Requirement → Starting with the line that contains "Metric | Value |" and stopping after the line that contains "CTS Buffer Depth", copy the entries below exactly. Include nothing else.

Task inputs →
-- Opening Marker --

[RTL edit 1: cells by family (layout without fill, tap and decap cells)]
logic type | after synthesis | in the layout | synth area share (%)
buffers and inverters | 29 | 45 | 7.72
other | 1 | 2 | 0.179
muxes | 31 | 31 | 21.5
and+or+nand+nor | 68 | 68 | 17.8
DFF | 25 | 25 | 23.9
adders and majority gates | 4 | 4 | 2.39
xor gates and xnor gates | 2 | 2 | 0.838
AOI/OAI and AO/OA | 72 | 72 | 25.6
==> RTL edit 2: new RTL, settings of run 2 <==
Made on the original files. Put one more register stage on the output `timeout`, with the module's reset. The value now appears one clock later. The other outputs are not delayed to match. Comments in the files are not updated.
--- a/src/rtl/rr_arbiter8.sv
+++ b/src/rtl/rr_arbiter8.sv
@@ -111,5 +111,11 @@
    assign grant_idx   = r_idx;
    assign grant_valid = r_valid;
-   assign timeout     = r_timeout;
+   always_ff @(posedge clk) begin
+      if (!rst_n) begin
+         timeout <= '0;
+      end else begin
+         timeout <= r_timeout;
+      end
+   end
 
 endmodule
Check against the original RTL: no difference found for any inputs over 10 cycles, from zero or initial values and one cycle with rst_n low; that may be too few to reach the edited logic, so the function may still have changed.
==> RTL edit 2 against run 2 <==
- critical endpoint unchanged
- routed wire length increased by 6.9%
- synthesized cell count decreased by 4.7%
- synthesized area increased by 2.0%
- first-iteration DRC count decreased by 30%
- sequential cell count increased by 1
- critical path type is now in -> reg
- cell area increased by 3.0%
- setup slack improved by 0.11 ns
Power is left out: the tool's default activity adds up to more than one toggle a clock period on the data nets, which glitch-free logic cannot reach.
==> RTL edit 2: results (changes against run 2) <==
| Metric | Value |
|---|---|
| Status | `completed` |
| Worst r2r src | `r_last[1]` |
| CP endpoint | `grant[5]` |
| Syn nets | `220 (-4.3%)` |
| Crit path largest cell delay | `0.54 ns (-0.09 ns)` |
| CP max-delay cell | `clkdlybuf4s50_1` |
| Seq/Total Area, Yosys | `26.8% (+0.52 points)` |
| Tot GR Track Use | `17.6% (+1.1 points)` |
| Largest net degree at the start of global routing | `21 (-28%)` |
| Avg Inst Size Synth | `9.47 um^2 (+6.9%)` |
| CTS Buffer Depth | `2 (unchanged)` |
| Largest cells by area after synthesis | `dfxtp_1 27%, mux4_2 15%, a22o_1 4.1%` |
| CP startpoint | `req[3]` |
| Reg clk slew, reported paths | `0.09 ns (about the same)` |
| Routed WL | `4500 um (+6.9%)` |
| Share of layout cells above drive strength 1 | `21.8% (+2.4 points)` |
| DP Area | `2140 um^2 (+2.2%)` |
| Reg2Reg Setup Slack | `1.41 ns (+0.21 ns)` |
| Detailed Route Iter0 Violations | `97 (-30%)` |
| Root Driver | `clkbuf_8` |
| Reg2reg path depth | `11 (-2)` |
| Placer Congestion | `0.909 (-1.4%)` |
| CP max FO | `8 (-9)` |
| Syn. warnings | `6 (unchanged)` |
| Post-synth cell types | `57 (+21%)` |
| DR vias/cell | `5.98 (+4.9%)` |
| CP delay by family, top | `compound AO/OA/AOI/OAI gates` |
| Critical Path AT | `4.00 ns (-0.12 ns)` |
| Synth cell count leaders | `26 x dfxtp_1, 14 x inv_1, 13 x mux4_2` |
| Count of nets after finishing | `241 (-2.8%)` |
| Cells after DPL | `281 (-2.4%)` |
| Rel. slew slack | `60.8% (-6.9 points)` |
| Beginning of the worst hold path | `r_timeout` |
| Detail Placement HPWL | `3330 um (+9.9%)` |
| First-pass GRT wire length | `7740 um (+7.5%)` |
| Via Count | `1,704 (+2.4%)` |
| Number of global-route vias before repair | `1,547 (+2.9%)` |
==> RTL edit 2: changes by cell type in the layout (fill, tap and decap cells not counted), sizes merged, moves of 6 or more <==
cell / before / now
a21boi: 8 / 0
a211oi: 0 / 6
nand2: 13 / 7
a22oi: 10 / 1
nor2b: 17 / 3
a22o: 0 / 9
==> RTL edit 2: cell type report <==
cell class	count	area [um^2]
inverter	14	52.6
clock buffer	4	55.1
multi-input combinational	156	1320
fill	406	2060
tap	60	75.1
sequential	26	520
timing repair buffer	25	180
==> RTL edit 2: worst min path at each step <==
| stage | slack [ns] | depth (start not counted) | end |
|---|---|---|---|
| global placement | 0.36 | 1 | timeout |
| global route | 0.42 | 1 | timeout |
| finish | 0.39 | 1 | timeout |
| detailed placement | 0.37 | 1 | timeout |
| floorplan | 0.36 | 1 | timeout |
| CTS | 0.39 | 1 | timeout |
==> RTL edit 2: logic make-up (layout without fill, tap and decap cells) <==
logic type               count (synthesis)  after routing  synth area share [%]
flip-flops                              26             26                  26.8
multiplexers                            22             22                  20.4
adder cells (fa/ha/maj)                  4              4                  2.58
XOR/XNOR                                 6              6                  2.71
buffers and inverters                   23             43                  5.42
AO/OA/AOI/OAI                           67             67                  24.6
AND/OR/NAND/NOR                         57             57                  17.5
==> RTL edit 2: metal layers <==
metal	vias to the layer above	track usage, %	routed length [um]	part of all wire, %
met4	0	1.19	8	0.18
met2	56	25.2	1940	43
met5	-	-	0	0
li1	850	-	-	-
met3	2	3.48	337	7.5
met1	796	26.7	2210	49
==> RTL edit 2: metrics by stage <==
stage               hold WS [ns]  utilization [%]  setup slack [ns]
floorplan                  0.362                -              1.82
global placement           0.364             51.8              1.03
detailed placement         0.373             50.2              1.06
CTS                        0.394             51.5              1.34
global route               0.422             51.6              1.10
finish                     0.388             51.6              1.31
$ cat config.mk
export PLATFORM = sky130hd
export DESIGN_NAME = action_exec
export DESIGN_NICKNAME = d
export VERILOG_FILES = /design/src/rtl/action_exec_pkg.sv /design/src/rtl/action_exec_pkt_fifo.sv /design/src/rtl/action_exec.sv
export SDC_FILE = /design/constraint.sdc
export NUM_CORES = 2
export LEC_CHECK = 0
export CAP_MARGIN = 20
export CORE_AREA = 2 2 451 453
export DETAILED_ROUTE_END_ITERATION = 12
export DIE_AREA = 0 0 453 455
export PLACE_DENSITY_LB_ADDON = 0.12
export SLEW_MARGIN = 20
export SYNTH_ARGS = -nofsm -noshare
export SYNTH_HDL_FRONTEND = slang
export SYNTH_HIERARCHICAL = 1
export SYNTH_SLANG_ARGS = --single-unit
$ cat constraint.sdc
create_clock -name clk -period 13.63 [get_ports clk]
set_input_delay 2.726 -clock clk [delete_from_list [all_inputs] [get_ports clk]]
set_output_delay 2.726 -clock clk [all_outputs]
set_load 0.02 [all_outputs]
$ cat src/rtl/action_exec_pkg.sv
// Shared constants for the action-execution stage: widths, action field slices and opcodes.
// Statistics counters in action_exec are built only when ACTION_EXEC_STATS_EN is defined.
package action_exec_pkg;

   localparam int unsigned DATA_W_DEF     = 512;
   localparam int unsigned ACT_W_DEF      = 16;
   localparam int unsigned STATE_W_DEF    = 8;
   localparam int unsigned FIFO_DEPTH_DEF = 4;
   localparam int unsigned CNT_W_DEF      = 32;

   localparam int unsigned OP_HI  = 15;
   localparam int unsigned OP_LO  = 12;
   localparam int unsigned SEL_HI = 11;
   localparam int unsigned SEL_LO = 8;
   localparam int unsigned IMM_HI = 7;
   localparam int unsigned IMM_LO = 0;

   // Egress-port byte occupies the top byte of the vector.
   localparam int unsigned PORT_LO = 504;

   localparam logic [3:0] OP_NOP       = 4'd0;
   localparam logic [3:0] OP_DROP      = 4'd1;
   localparam logic [3:0] OP_SET_BYTE  = 4'd2;
   localparam logic [3:0] OP_SET_STATE = 4'd3;
   localparam logic [3:0] OP_ADD_BYTE  = 4'd4;
   localparam logic [3:0] OP_SET_PORT  = 4'd5;

   function automatic logic [6:0] byte_lsb(input logic [3:0] sel);
      return {sel, 3'b000};
   endfunction

endpackage

$ cat src/rtl/action_exec_pkt_fifo.sv
// Synchronous show-ahead FIFO with simultaneous push/pop; a push while full succeeds only
// when a pop frees a slot in the same cycle. Head data reads as zero while empty.
module pkt_fifo #(
   parameter int unsigned W     = 512,
   parameter int unsigned DEPTH = 4
) (
   input  logic         clk,
   input  logic         reset,
   input  logic         i_push,
   input  logic [W-1:0] i_data,
   input  logic         i_pop,
   output logic [W-1:0] o_data,
   output logic         o_vld,
   output logic         o_full
);

   localparam int unsigned AW = $clog2(DEPTH);

   logic [W-1:0]  r_mem [DEPTH];
   logic [AW-1:0] r_wr_ptr;
   logic [AW-1:0] r_rd_ptr;
   logic [AW:0]   r_count;
   logic          w_push_ok;
   logic          w_pop_ok;

   assign o_vld     = (r_count != '0);
   assign o_full    = (r_count == (AW+1)'(DEPTH));
   assign w_pop_ok  = i_pop && o_vld;
   assign w_push_ok = i_push && (!o_full || w_pop_ok);
   assign o_data    = o_vld ? r_mem[r_rd_ptr] : '0;

   always_ff @(posedge clk) begin
      if (w_push_ok) r_mem[r_wr_ptr] <= i_data;
   end

   // Pointers wrap naturally since DEPTH is a power of two.
   always_ff @(posedge clk or posedge reset) begin
      if (reset) begin
         r_wr_ptr <= '0;
         r_rd_ptr <= '0;
         r_count  <= '0;
      end else begin
         if (w_push_ok) r_wr_ptr <= r_wr_ptr + AW'(1);
         if (w_pop_ok)  r_rd_ptr <= r_rd_ptr + AW'(1);
         case ({w_push_ok, w_pop_ok})
            2'b10:   r_count <= r_count + (AW+1)'(1);
            2'b01:   r_count <= r_count - (AW+1)'(1);
            default: r_count <= r_count;
         endcase
      end
   end

endmodule

$ cat src/rtl/action_exec.sv
// Applies the decoded 16-bit action to each packet vector and buffers survivors in pkt_fifo.
// Define ACTION_EXEC_STATS_EN to build the forwarded/dropped/overflow counters.
module action_exec
   import action_exec_pkg::*;
#(
   parameter int unsigned DATA_W     = DATA_W_DEF,
   parameter int unsigned ACT_W      = ACT_W_DEF,
   parameter int unsigned STATE_W    = STATE_W_DEF,
   parameter int unsigned FIFO_DEPTH = FIFO_DEPTH_DEF,
   parameter int unsigned CNT_W      = CNT_W_DEF
) (
   input  logic              clk,
   input  logic              reset,
   input  logic              pkt_vld_in,
   input  logic [DATA_W-1:0] pkt_data_in,
   input  logic [ACT_W-1:0]  action_in,
   input  logic [STATE_W-1:0] state_in,
   output logic              pkt_vld_out,
   output logic [DATA_W-1:0] pkt_data_out,
   input  logic              out_rdy,
   output logic              fifo_full,
   output logic [CNT_W-1:0]  fwd_cnt,
   output logic [CNT_W-1:0]  drop_cnt,
   output logic [CNT_W-1:0]  ovf_cnt
);

   localparam int unsigned IDX_W = $clog2(DATA_W);

   logic               r_vld;
   logic [DATA_W-1:0]  r_data;
   logic [ACT_W-1:0]   r_act;
   logic [STATE_W-1:0] r_state;

   logic [3:0]         w_op;
   logic [3:0]         w_sel;
   logic [7:0]         w_imm;
   logic [IDX_W-1:0]   w_lsb;
   logic [DATA_W-1:0]  w_res;
   logic               w_push;
   logic               w_pop;

   always_ff @(posedge clk or posedge reset) begin
      if (reset) r_vld <= 1'b0;
      else       r_vld <= pkt_vld_in;
   end

   // Payload registers only matter while r_vld is set, so they carry no reset.
   always_ff @(posedge clk) begin
      if (pkt_vld_in) begin
         r_data  <= pkt_data_in;
         r_act   <= action_in;
         r_state <= state_in;
      end
   end

   assign w_op  = r_act[OP_HI:OP_LO];
   assign w_sel = r_act[SEL_HI:SEL_LO];
   assign w_imm = r_act[IMM_HI:IMM_LO];
   assign w_lsb = IDX_W'(byte_lsb(w_sel));

   always_comb begin
      w_res = r_data;
      case (w_op)
         OP_SET_BYTE:  w_res[w_lsb +: 8] = w_imm;
         OP_SET_STATE: w_res[w_lsb +: 8] = 8'(r_state);
         OP_ADD_BYTE:  w_res[w_lsb +: 8] = r_data[w_lsb +: 8] + w_imm;
         OP_SET_PORT:  w_res[PORT_LO +: 8] = w_imm;
         default:      w_res = r_data;
      endcase
   end

   assign w_push = r_vld && (w_op != OP_DROP);
   assign w_pop  = pkt_vld_out && out_rdy;

   pkt_fifo #(
      .W     (DATA_W),
      .DEPTH (FIFO_DEPTH)
   ) u_fifo (
      .clk    (clk),
      .reset  (reset),
      .i_push (w_push),
      .i_data (w_res),
      .i_pop  (w_pop),
      .o_data (pkt_data_out),
      .o_vld  (pkt_vld_out),
      .o_full (fifo_full)
   );

`ifdef ACTION_EXEC_STATS_EN
   logic             w_drop;
   logic             w_ovf;
   logic [CNT_W-1:0] r_fwd_cnt;
   logic [CNT_W-1:0] r_drop_cnt;
   logic [CNT_W-1:0] r_ovf_cnt;

   assign w_drop = r_vld && (w_op == OP_DROP);
   assign w_ovf  = w_push && fifo_full && !out_rdy;

   // Saturating counters: hold at all-ones rather than wrapping.
   always_ff @(posedge clk or posedge reset) begin
      if (reset) begin
         r_fwd_cnt  <= '0;
         r_drop_cnt <= '0;
         r_ovf_cnt  <= '0;
      end else begin
         if (w_pop  && (r_fwd_cnt  != '1)) r_fwd_cnt  <= r_fwd_cnt  + CNT_W'(1);
         if (w_drop && (r_drop_cnt != '1)) r_drop_cnt <= r_drop_cnt + CNT_W'(1);
         if (w_ovf  && (r_ovf_cnt  != '1)) r_ovf_cnt  <= r_ovf_cnt  + CNT_W'(1);
      end
   end

   assign fwd_cnt  = r_fwd_cnt;
   assign drop_cnt = r_drop_cnt;
   assign ovf_cnt  = r_ovf_cnt;
`else
   assign fwd_cnt  = '0;
   assign drop_cnt = '0;
   assign ovf_cnt  = '0;
`endif

endmodule

# Word level (Yosys, flattened, before mapping)
# Memories as Yosys holds them, arrays and structs flattened.
# Index checks and enable logic that the tools add are counted.
# word_totals
ff_bits	544
mem_bits_rw	2048
in_bits	540
word_cells	44
n_memories	1
# memory_table
memory	depth	width	rd	rd_clocked_by_memory_dff	wr	line_no	source
u_fifo.r_mem	4	512	1	0	1	action_exec_pkt_fifo.sv:19	logic [W-1:0] r_mem [DEPTH];
# classes
n_addsub	6
eq_ne	8
shift	5
n_mux	9
n_reduce_logical	8
# op_table
operator	count
bitwise mux 512 bit	3
indexed part select 8 x 11 -> 512 bit	3
one-hot mux 504 bit (3 select lines)	1
2-to-1 mux 512 bit	1
variable shift 8 x 11 -> 512 bit (first input constant)	1
indexed part select 512 x 8 -> 8 bit	1
one-hot mux 8 bit (4 select lines)	1
negation 7 -> 11 bit	1
adder 8 bit	1
== test 4 x 2 -> 1 bit (second input constant)	2
== test 4 x 3 -> 1 bit (second input constant)	2
one-hot mux 3 bit (2 select lines)	1
adder 2 x 1 -> 2 bit (second input constant)	2
logical AND 1 bit	4
!= test 4 x 1 -> 1 bit (second input constant)	1
adder 3 x 1 -> 3 bit (second input constant)	1
== test 3 bit (second input constant)	1
nonzero test 3 bit	1
subtractor 3 x 1 -> 3 bit (second input constant)	1
== test 2 x 1 -> 1 bit (second input constant)	1
== test 2 bit (second input constant)	1
2-to-1 mux 1 bit	2
nonzero test 2 bit	1
zero test 1 bit	1
logical OR 1 bit	1

# Logic depth before layout (Yosys ltp)
# logic_depth
depth_word	7
ltp_mapped	18
ltp_nobuf	14

# Modules after synthesis
# Netlist, hierarchy kept.
# by_module_without_submodules
mod	n_inst	cells_per_inst	area_each_um2	seq_area_each_um2
pkt_fifo	1	3282	77759.6	61674.2
action_exec	1	2051	24561.1	16120.5

# Worst setup path before layout
# No wires, ideal clock.
# synth_path
path_kind	in2reg
startpoint	input port out_rdy
endpoint	memory u_fifo.r_mem[0][0], enable pin
setup_ns	0.945
t_arrival_ns	14.705
path_slack_ns	-2.020
stages	3
path_buffers	0
path_cell_list	and2_1 -> o21a_1 -> and2_1
# synth_via
elab_chain_len	6
# synth_rtl
item	line_no	source
start, declared	action_exec.sv:20	input logic out_rdy,
logical AND 1 bit	action_exec.sv:73	assign w_pop = pkt_vld_out && out_rdy;
logical AND 1 bit	action_exec_pkt_fifo.sv:28	assign w_pop_ok = i_pop && o_vld;
logical OR 1 bit	action_exec_pkt_fifo.sv:29	assign w_push_ok = i_push && (!o_full || w_pop_ok);
logical AND 1 bit	action_exec_pkt_fifo.sv:29	
2-to-1 mux 1 bit	action_exec_pkt_fifo.sv:33	if (w_push_ok) r_mem[r_wr_ptr] <= i_data;
2-to-1 mux 1 bit (implied by the code)	action_exec_pkt_fifo.sv:33	
end, declared	action_exec_pkt_fifo.sv:19	
# Every way passes these cells.

# Worst setup path in the final report
# layout_path
startpoint	register u_fifo.r_rd_ptr[1]
endpoint	output port pkt_data_out[262]
# layout_via
elab_chain_len	2
# layout_rtl
item	line_no	source
start, declared	action_exec_pkt_fifo.sv:21	logic [AW-1:0] r_rd_ptr;
start signal, assigned	action_exec_pkt_fifo.sv:44	if (w_pop_ok) r_rd_ptr <= r_rd_ptr + AW'(1);
memory (4 x 512 bit)	-	
2-to-1 mux 512 bit	action_exec_pkt_fifo.sv:30	assign o_data = o_vld ? r_mem[r_rd_ptr] : '0;
end, declared	action_exec.sv:19	output logic [DATA_W-1:0] pkt_data_out,
# Every way passes these cells.

==> flow_summary.toml <==
[status]
status = "finished clean"

[detailed_routing]
via_per_inst = 5.93
num_vias = 53673
route.detailed.drc = 0
drt_iter0_markers = 5957
wl_per_cell_um = 30.9
first_pass_iters = 7
drtAntennaViolNets = 0
totalWireLength_um = 279000

[synth]
synthesis.area_sq_um = 102000
yosysUniqueCellTypes = 70
ys_warn_count = 6
async_flop_share = 0.00309
synth_area_leaders = "edfxtp_1 (76%), mux4_2 (12%), and2_1 (3.2%), clkbuf_1 (1.7%), a21oi_1 (0.91%)"
synth-edff-count = 2584
synthCells = 5333
postSynthAreaPerCell_sq_um = 19.2
ys_seq_area_frac = 0.760
synth_top_area_share = 0.758
synthFlopType = "edfxtp_1"
ys_seq_elements = 2592
synth_top_area_cell = "edfxtp_1"

[global_routing]
grt_use_met1 = 0.338
grt-busiest-layer = "met2"
grt.met3_usage = 0.0592
grt_pass1_wl_um = 386000
antenna_found_initial = 87
use_met2 = 0.434
grt_pass1_vias = 52469
grt_usage = 0.265
grt_max_degree = 159
grt.overflow.total = 0

[clocking]
clock_latency_ns = 0.93
cts_resized = 0
cts_buffers = 285
root_buffer = "clkbuf_16"
cts.sinks = 2592
cts_tree = "done"
clk_pin_slew_ns = 0.06
cts_setup_buffers = 0
htreeDepth = 5
ctsHoldBuffers = 0
clockBufferDepth = 4

[timing]
max_clock_freq_mhz = 130
fin_crit_sh = 0.563
worst_slew_pin_slew_ns = 1.19
maxSlewViolCount = 0
fin_skew_ns = 0.0596
setup_violations = 0
finalCriticalPeriod_ns = 7.67
timing.hold.ws_ns = 0.454
rsz0062_at_grt = "false"
relSlewSlack = 0.204
hold_viol = 0

[pwr]
switching_share = 0.321
power_mw = 28.0
p_sw_mw = 8.98
clockPowerShare = 0.255
powerDensity_nw_per_um2 = 228
p_seq_frac = 0.385
ir_worst_vdd_uv = 172
p_leak_nw = 39.9
comb_power_share = 0.361
p_int_mw = 19.0

[placement]
io_buffers = 1053
place.detailed.hpwl_um = 178000
gp_congestion = 0.932

[worst_setup_path]
r2r_end = "u_fifo/r_mem[3][71]$_DFFE_PP_"
r2r_cells = 15
timing.critical_path.required_ns = 10.90
worstReg2RegStart = "r_act[8]$_DFFE_PP_"
start_kind = "flop"
path_max_fanout = 131
reg2reg_slack_ns = 7.64
crit_type = "flop to output port"
crit_path_end_kind = "output port"
critPathArrivalTime_ns = 4.94

[floorplanning]
coreArea_sq_um = 201000
die_area_sq_um = 206000
die-width_um = 453
io_pins = 1150
rows = 165
initial_core_util = 0.508
die_height_um = 455

[layout]
nets = 6700
fillers = 14503
drive_gt1_frac = 0.164
area_growth_pct = 19.8

[job]
max-cap-violations = 0

[min_path]
hp-class = "flop to flop"
whs_path_depth = 0
holdPathEnd = "u_fifo/r_mem[0][217]$_DFFE_PP_"
hold_start = "r_data[217]$_DFFE_PP_"
## critical path: stages (launching register included)
cell and delay [ns]:
dfrtp_4 0.91, buf_4 0.92, buf_12 0.55, mux4_2 0.49
and2_1 0.19, clkdlybuf4s50_1 0.53
## layout make-up
type | count | area (sq um) | area share
antenna | 50 | 125 | 0.00102
clock buffer | 344 | 7440 | 0.0607
clock inverter | 129 | 1060 | 0.00868
inverter | 23 | 86.3 | 0.000704
multi-input combinational | 2097 | 21300 | 0.173
sequential | 2592 | 77800 | 0.635
tap | 2672 | 3340 | 0.0273
timing repair buffer | 1145 | 11500 | 0.0937
## power groups by stage
stage	Clock, mW	Combinational, mW	Sequential [mW]
3_3_place_gp	0	10.2	10.8
3_5_place_dp	0	10.2	10.9
6_report	7.13	10.1	10.8
2_1_floorplan	0	5.86	11.1
4_1_cts	7.27	10.2	10.8
5_1_grt	7.57	10.5	10.9
## cell usage in the layout, fill, tap and decap left out, drive strengths merged, types with 14 or more instances in the layout
cell type and n:
o21ai 152, a221oi 23, bufinv 17, nor2 178
a31oi 51, clkdlybuf4s50 1052, buf 93, diode 50
ha 14, nand3 33, edfxtp 2584, clkbuf 344
clkinv 101, and2 526, nand2 71, mux2i 30
o32a 32, o22ai 14, a21oi 189, inv 30
conb 96, mux4 530, o22a 29
## how the worst max path moves through the flow
stage / cells past startpoint / end / slack, ns / from
CTS: 5 / pkt_data_out[178] / 5.84 / u_fifo/r_rd_ptr[0]$_DFFE_PP0P_
floorplan: 3 / u_fifo/r_mem[3][0]$_DFFE_PP_ / -2.02 / out_rdy
finish: 5 / pkt_data_out[262] / 5.96 / u_fifo/r_rd_ptr[1]$_DFFE_PP0P_
detailed placement: 7 / u_fifo/r_mem[1][300]$_DFFE_PP_ / 6.72 / out_rdy
global route: 5 / pkt_data_out[135] / 5.62 / u_fifo/r_rd_ptr[0]$_DFFE_PP0P_
global placement: 7 / u_fifo/r_mem[1][338]$_DFFE_PP_ / 6.75 / out_rdy
## metrics by stage
step	std cells	util	setup WS [ns]	instance area (sq um)	TNS, ns
2_1_floorplan	5428	-	-2.02	103000	-1034.05
3_3_place_gp	8527	0.566	6.75	114000	0
3_5_place_dp	8527	0.566	6.72	114000	0
4_1_cts	9000	0.608	5.84	122000	0
5_1_grt	9035	0.609	5.62	123000	0
6_report	9052	0.609	5.96	123000	0
## layer usage
metal / part of all wire / vias to the layer above
met2: 0.50 / 2848
met1: 0.37 / 27849
met5: 0.00030 / -
met4: 0.048 / 14
li1: - / 22300
met3: 0.083 / 662
## cells in the mapped netlist (all sizes together) (3+ instances only)
| library cell | instances |
|---|---|
| o22a | 29 |
| mux2 | 9 |
| and3 | 10 |
| o21ai | 152 |
| o32a | 32 |
| nand3b | 3 |
| o221ai | 5 |
| a31oi | 51 |
| a221oi | 23 |
| nand4 | 7 |
| a21oi | 189 |
| and2 | 526 |
| mux2i | 30 |
| or3 | 3 |
| edfxtp | 2584 |
| a22oi | 10 |
| buf | 245 |
| o22ai | 14 |
| mux4 | 530 |
| nand2b | 4 |
| o21a | 11 |
| or3b | 3 |
| nor2 | 178 |
| a211oi | 4 |
| nor3 | 11 |
| xor2 | 6 |
| dfrtp | 8 |
| nor2b | 4 |
| a211o | 3 |
| xnor2 | 6 |
| o211ai | 4 |
| nand2 | 71 |
| ha | 14 |
| a21o | 4 |
| nand3 | 33 |
| clkbuf | 471 |
| inv | 22 |
## cell families (layout without fill, tap and decap cells)
family | Yosys count | count (layout) | synth area share
other | 1 | 146 | 0.0000366
XOR/XNOR | 13 | 13 | 0.00127
multiplexers | 569 | 569 | 0.121
adder cells (fa/ha/maj) | 16 | 16 | 0.00210
flip-flops | 2592 | 2592 | 0.760
AND/OR/NAND/NOR | 866 | 866 | 0.0473
AO/OA/AOI/OAI | 537 | 537 | 0.0323
buffers and inverters | 739 | 1641 | 0.0360
## state kept, by name, summed over array words and instances, names as in the netlist
signal / count
r_state: 8
u_fifo/r_rd_ptr: 2
r_vld: 1
u_fifo/r_wr_ptr: 2
r_act: 16
u_fifo/r_count: 3
r_data: 512
u_fifo/r_mem: 2048
Power figures use the tool's default switching activity.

-- Closing Marker --

Output below →
| Metric | Value |
|---|---|
| Status | `completed` |
| Worst r2r src | `r_last[1]` |
| CP endpoint | `grant[5]` |
| Syn nets | `220 (-4.3%)` |
| Crit path largest cell delay | `0.54 ns (-0.09 ns)` |
| CP max-delay cell | `clkdlybuf4s50_1` |
| Seq/Total Area, Yosys | `26.8% (+0.52 points)` |
| Tot GR Track Use | `17.6% (+1.1 points)` |
| Largest net degree at the start of global routing | `21 (-28%)` |
| Avg Inst Size Synth | `9.47 um^2 (+6.9%)` |
| CTS Buffer Depth | `2 (unchanged)` |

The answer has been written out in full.